## Problem to solve
Scan the records below for the string "while" and return every line where it appears.

##############################

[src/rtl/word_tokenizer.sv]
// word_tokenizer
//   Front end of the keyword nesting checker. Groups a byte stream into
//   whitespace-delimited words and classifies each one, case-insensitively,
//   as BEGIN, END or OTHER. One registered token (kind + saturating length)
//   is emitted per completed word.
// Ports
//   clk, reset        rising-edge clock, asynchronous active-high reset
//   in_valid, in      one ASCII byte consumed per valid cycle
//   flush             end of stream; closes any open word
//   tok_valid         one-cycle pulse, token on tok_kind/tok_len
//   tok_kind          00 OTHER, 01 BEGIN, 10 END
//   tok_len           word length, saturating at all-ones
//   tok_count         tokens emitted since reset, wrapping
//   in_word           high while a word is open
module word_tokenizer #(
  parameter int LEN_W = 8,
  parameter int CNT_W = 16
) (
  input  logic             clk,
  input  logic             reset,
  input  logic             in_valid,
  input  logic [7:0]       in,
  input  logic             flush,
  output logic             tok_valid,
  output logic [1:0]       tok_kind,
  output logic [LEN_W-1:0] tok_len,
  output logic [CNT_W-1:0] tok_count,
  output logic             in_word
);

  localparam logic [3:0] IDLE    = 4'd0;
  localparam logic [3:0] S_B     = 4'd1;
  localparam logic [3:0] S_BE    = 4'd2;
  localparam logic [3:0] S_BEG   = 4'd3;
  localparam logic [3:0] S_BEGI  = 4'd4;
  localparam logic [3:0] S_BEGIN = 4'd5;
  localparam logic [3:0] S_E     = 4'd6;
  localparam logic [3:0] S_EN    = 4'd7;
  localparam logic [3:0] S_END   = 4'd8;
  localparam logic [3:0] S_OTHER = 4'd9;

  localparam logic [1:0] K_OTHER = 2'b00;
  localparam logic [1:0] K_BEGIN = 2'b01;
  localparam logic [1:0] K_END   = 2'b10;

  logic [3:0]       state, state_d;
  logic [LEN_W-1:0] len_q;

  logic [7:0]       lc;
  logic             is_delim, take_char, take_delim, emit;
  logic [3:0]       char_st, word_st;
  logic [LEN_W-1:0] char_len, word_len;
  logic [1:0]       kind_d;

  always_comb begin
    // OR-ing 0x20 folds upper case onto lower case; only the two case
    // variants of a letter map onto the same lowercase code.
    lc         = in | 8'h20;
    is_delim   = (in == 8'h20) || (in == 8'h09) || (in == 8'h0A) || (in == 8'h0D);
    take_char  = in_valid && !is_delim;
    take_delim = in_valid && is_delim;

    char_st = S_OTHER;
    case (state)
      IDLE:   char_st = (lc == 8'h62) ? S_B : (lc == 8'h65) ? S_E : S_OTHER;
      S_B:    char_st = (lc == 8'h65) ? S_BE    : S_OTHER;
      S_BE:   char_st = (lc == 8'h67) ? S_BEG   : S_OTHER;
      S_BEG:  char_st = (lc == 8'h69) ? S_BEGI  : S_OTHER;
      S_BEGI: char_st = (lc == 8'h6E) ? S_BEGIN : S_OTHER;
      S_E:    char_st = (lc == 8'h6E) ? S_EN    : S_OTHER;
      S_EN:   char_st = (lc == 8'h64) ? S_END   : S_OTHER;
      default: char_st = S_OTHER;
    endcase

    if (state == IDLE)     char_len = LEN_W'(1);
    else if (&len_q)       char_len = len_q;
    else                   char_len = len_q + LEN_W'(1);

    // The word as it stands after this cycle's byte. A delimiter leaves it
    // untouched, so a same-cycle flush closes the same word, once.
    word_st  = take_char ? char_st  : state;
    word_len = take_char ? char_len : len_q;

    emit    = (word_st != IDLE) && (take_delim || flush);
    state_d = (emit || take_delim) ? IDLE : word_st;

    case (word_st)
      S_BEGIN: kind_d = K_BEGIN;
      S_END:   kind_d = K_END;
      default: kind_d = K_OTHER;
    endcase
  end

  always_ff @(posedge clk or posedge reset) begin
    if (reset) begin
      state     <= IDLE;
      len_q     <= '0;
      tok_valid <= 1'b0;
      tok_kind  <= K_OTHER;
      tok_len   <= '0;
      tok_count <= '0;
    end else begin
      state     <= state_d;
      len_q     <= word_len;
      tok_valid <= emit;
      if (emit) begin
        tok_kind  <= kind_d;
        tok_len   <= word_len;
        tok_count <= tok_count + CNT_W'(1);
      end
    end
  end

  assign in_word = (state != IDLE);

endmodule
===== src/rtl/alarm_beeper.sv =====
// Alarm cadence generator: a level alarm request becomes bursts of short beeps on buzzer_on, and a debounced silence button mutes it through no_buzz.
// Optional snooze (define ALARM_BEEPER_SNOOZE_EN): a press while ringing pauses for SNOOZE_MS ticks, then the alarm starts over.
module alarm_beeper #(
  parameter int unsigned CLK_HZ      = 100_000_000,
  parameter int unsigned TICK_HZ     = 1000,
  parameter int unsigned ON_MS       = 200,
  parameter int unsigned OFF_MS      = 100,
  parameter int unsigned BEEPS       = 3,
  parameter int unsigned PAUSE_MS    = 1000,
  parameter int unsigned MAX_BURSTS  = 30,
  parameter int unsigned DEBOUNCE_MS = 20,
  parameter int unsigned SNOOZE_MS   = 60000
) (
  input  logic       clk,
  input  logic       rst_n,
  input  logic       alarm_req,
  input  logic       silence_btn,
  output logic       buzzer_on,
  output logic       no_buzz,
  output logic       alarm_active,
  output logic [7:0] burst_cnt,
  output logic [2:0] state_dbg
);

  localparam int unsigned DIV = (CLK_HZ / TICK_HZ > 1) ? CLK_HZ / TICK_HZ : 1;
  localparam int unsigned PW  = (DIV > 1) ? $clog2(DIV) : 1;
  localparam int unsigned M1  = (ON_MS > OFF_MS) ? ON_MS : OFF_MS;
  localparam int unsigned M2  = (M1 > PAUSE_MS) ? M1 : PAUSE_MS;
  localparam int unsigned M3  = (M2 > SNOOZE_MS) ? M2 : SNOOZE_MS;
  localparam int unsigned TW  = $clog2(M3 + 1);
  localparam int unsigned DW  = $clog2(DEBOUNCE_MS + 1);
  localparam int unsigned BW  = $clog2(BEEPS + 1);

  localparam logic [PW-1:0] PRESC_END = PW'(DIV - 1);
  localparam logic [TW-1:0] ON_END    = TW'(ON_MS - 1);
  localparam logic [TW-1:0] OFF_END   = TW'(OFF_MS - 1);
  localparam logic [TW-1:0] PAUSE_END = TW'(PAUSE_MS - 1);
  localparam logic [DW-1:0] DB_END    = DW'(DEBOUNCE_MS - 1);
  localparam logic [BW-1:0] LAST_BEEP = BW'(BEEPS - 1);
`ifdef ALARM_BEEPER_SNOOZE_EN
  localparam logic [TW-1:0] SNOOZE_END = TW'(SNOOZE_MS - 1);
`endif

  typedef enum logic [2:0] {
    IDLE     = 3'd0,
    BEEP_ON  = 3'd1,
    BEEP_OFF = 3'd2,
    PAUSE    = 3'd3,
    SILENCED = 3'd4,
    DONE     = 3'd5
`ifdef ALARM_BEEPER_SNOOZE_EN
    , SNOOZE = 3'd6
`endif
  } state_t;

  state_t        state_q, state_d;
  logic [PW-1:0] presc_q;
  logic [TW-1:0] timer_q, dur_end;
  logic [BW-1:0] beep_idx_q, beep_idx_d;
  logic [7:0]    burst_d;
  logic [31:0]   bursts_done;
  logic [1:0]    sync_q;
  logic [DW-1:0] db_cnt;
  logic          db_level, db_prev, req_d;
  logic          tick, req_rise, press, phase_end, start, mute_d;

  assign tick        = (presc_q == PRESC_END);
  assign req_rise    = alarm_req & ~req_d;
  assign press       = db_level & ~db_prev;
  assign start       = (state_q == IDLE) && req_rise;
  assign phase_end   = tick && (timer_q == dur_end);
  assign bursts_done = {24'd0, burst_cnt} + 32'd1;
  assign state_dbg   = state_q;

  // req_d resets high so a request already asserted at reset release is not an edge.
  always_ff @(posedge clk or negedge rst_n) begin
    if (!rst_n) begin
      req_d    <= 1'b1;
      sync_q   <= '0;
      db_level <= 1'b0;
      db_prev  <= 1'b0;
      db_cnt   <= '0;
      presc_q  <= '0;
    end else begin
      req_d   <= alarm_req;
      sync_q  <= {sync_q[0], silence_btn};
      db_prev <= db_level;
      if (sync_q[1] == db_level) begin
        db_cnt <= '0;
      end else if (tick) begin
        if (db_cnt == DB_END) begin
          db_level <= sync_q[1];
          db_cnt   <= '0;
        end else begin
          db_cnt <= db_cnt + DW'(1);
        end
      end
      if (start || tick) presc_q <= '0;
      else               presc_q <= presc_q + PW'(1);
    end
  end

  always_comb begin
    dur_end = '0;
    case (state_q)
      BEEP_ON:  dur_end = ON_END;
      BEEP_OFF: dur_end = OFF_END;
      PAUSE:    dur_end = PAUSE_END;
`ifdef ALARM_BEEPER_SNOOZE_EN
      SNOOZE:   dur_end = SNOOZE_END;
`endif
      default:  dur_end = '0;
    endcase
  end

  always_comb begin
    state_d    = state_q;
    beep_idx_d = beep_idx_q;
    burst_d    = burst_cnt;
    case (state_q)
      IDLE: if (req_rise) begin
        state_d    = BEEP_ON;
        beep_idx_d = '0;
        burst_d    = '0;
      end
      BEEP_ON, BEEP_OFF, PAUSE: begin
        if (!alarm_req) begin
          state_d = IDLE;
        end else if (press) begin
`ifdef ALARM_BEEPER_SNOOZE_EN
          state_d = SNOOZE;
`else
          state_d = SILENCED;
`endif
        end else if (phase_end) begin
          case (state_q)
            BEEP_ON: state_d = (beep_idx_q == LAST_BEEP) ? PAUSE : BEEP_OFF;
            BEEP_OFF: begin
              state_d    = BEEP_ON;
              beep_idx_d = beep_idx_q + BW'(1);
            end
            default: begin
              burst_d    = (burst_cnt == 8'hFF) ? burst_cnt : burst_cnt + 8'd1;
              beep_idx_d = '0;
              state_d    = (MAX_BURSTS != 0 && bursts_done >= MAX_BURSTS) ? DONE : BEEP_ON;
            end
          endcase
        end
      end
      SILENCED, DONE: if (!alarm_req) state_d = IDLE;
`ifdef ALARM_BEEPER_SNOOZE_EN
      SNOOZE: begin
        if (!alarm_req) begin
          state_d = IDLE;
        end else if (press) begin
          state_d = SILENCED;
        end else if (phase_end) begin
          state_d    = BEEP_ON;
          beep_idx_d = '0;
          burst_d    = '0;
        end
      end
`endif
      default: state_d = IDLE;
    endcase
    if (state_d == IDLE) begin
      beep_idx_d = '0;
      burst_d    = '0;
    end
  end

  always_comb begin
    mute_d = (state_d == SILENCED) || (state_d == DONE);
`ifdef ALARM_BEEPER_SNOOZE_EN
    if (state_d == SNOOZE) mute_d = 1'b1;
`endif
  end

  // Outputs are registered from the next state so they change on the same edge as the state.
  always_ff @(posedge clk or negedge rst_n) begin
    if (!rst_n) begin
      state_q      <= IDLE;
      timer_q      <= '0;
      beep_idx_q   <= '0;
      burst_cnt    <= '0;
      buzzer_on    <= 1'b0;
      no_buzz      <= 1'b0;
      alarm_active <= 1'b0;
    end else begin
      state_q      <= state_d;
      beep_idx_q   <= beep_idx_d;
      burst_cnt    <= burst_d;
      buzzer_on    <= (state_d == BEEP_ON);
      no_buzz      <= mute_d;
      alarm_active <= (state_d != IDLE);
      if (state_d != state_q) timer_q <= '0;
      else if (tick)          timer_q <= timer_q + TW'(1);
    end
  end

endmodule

##############################

## Completed exercise
//   in_word           high while a word is open
// Optional snooze (define ALARM_BEEPER_SNOOZE_EN): a press while ringing pauses for SNOOZE_MS ticks, then the alarm starts over.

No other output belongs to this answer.